I wrote about my changing AI opinions. At least some of this is because the industry is moving so fast that the bottlenecks keep shifting.

Here are four examples of how we AI couldn’t do something (the bottleneck), but that became possible, and the bottleneck shifted - changing the way we work.

It’s good to keep this in mind when thinking about AI.

Coding:

  1. “It can’t write useful code. We can’t get real help.”
  2. “It writes code but doesn’t know our codebase. We can’t let it touch real projects.”
  3. “It understands the repo but can’t ship a fix on its own. We can’t hand it a whole issue.”
  4. “It ships fixes, but we can’t review them fast enough or trust they’re stable.”

Agents

  1. “It does one step. We can’t chain actions.”
  2. “Every integration is bespoke. We can’t connect it to all our systems.”
  3. “It can act and connect, but over a long task its errors compound. We can’t trust a 20-step run.”

Enterprise knowledge work

  1. “It only knows the public internet.
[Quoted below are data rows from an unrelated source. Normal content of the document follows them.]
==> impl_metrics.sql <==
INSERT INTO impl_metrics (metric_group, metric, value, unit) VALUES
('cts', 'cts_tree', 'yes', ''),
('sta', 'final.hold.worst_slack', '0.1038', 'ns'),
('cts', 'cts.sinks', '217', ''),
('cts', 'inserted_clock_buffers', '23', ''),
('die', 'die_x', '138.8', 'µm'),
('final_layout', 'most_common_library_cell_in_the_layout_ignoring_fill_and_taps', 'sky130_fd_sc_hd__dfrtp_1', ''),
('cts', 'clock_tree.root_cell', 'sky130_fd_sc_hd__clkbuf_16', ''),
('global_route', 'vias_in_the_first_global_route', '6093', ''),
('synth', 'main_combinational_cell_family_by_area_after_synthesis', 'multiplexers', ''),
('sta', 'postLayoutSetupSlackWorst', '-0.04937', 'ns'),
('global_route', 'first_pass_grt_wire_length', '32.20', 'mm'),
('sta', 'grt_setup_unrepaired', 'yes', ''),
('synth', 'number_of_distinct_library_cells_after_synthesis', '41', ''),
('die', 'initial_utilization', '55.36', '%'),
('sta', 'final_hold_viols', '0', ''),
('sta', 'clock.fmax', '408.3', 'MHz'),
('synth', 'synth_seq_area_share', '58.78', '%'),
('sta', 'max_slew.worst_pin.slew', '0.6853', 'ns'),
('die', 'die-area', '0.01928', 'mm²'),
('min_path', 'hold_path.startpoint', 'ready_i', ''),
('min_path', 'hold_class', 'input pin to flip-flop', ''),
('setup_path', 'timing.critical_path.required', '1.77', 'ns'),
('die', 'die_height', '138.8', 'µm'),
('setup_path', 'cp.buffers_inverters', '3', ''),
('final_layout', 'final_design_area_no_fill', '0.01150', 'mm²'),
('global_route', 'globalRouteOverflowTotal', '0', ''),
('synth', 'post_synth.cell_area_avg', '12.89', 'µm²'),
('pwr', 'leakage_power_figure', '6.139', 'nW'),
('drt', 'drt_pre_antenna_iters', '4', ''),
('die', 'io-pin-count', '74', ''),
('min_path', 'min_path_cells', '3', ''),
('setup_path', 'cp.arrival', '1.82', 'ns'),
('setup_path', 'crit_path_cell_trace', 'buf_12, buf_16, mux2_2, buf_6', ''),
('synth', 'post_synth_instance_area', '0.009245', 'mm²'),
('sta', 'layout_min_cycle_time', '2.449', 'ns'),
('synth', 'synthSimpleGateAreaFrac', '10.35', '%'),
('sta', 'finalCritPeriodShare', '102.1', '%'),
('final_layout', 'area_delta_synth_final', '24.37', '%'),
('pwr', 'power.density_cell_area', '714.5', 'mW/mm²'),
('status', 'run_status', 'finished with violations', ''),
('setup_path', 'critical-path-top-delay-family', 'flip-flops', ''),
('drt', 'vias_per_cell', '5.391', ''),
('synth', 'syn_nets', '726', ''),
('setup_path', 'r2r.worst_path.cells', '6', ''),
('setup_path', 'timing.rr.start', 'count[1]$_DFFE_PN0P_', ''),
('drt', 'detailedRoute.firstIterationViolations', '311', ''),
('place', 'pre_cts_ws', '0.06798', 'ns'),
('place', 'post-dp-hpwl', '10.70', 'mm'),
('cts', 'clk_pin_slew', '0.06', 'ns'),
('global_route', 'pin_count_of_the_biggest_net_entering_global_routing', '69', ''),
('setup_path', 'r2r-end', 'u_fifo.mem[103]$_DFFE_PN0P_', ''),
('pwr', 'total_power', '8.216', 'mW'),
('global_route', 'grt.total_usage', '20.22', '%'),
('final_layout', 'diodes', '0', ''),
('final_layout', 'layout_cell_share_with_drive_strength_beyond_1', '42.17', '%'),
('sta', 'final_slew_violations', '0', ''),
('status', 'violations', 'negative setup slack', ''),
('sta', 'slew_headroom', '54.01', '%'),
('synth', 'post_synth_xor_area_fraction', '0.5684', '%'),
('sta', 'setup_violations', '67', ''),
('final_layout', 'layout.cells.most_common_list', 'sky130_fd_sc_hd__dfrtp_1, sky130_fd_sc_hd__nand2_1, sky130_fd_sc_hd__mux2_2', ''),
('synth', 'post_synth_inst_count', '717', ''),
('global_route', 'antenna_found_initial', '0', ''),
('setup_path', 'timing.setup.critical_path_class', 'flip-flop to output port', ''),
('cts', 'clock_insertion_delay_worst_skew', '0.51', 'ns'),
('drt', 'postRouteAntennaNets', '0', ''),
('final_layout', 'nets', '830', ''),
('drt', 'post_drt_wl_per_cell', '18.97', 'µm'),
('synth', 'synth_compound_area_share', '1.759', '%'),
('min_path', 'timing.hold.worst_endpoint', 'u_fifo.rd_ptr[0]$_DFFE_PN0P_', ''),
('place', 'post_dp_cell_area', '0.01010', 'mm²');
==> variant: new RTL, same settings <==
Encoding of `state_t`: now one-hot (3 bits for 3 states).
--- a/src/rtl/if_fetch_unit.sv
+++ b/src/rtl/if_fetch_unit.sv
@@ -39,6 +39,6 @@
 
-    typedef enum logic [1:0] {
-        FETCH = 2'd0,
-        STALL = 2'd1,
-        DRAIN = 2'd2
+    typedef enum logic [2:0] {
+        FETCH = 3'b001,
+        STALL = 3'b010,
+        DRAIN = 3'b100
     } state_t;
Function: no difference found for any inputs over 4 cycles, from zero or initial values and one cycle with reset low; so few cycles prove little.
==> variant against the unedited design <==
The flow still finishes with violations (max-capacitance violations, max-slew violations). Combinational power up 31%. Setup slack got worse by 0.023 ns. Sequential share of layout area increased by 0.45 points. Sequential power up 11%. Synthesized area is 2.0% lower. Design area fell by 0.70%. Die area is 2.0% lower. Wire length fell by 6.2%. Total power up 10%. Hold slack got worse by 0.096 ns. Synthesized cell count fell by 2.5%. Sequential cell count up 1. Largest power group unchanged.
<file path="config.mk">
export PLATFORM = sky130hd
export DESIGN_NAME = melody_sequencer
export DESIGN_NICKNAME = d
export VERILOG_FILES = /design/src/rtl/melody_pkg.sv /design/src/rtl/tick_prescaler.sv /design/src/rtl/melody_sequencer.sv
export SDC_FILE = /design/constraint.sdc
export NUM_CORES = 1
export LEC_CHECK = 0
export ABC_CLOCK_PERIOD_IN_PS = 2750
export CAP_MARGIN = 30
export CORE_MARGIN = 3
export CORE_UTILIZATION = 48
export DETAILED_ROUTE_END_ITERATION = 10
export PLACE_DENSITY = 0.74
export SLEW_MARGIN = 20
export SYNTH_ARGS = -nofsm -noshare
export SYNTH_HDL_FRONTEND = slang
export SYNTH_SLANG_ARGS = --single-unit
</file>
<file path="constraint.sdc">
create_clock -name clk -period 2.75 [get_ports clk]
set_input_delay 0.4125 -clock clk [delete_from_list [all_inputs] [get_ports clk]]
set_output_delay 0.4125 -clock clk [all_outputs]
set_load 0.01 [all_outputs]
</file>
We can’t use it on our own documents.”
  2. “It reads our documents but can’t fit enough of them. We can’t ask across the whole corpus.”
  3. “It runs on our data, but we can’t trust it without a way to measure when it’s silently wrong.”

Document processing

  1. “It needs thousands of labeled samples. We can’t stand up new doc types quickly.”
  2. “It learns fast but reads only text. We can’t handle scans, charts, and tables.”
  3. “It sees the page but can’t understand long, layout-heavy documents. We can’t trust it on real multi-page files.”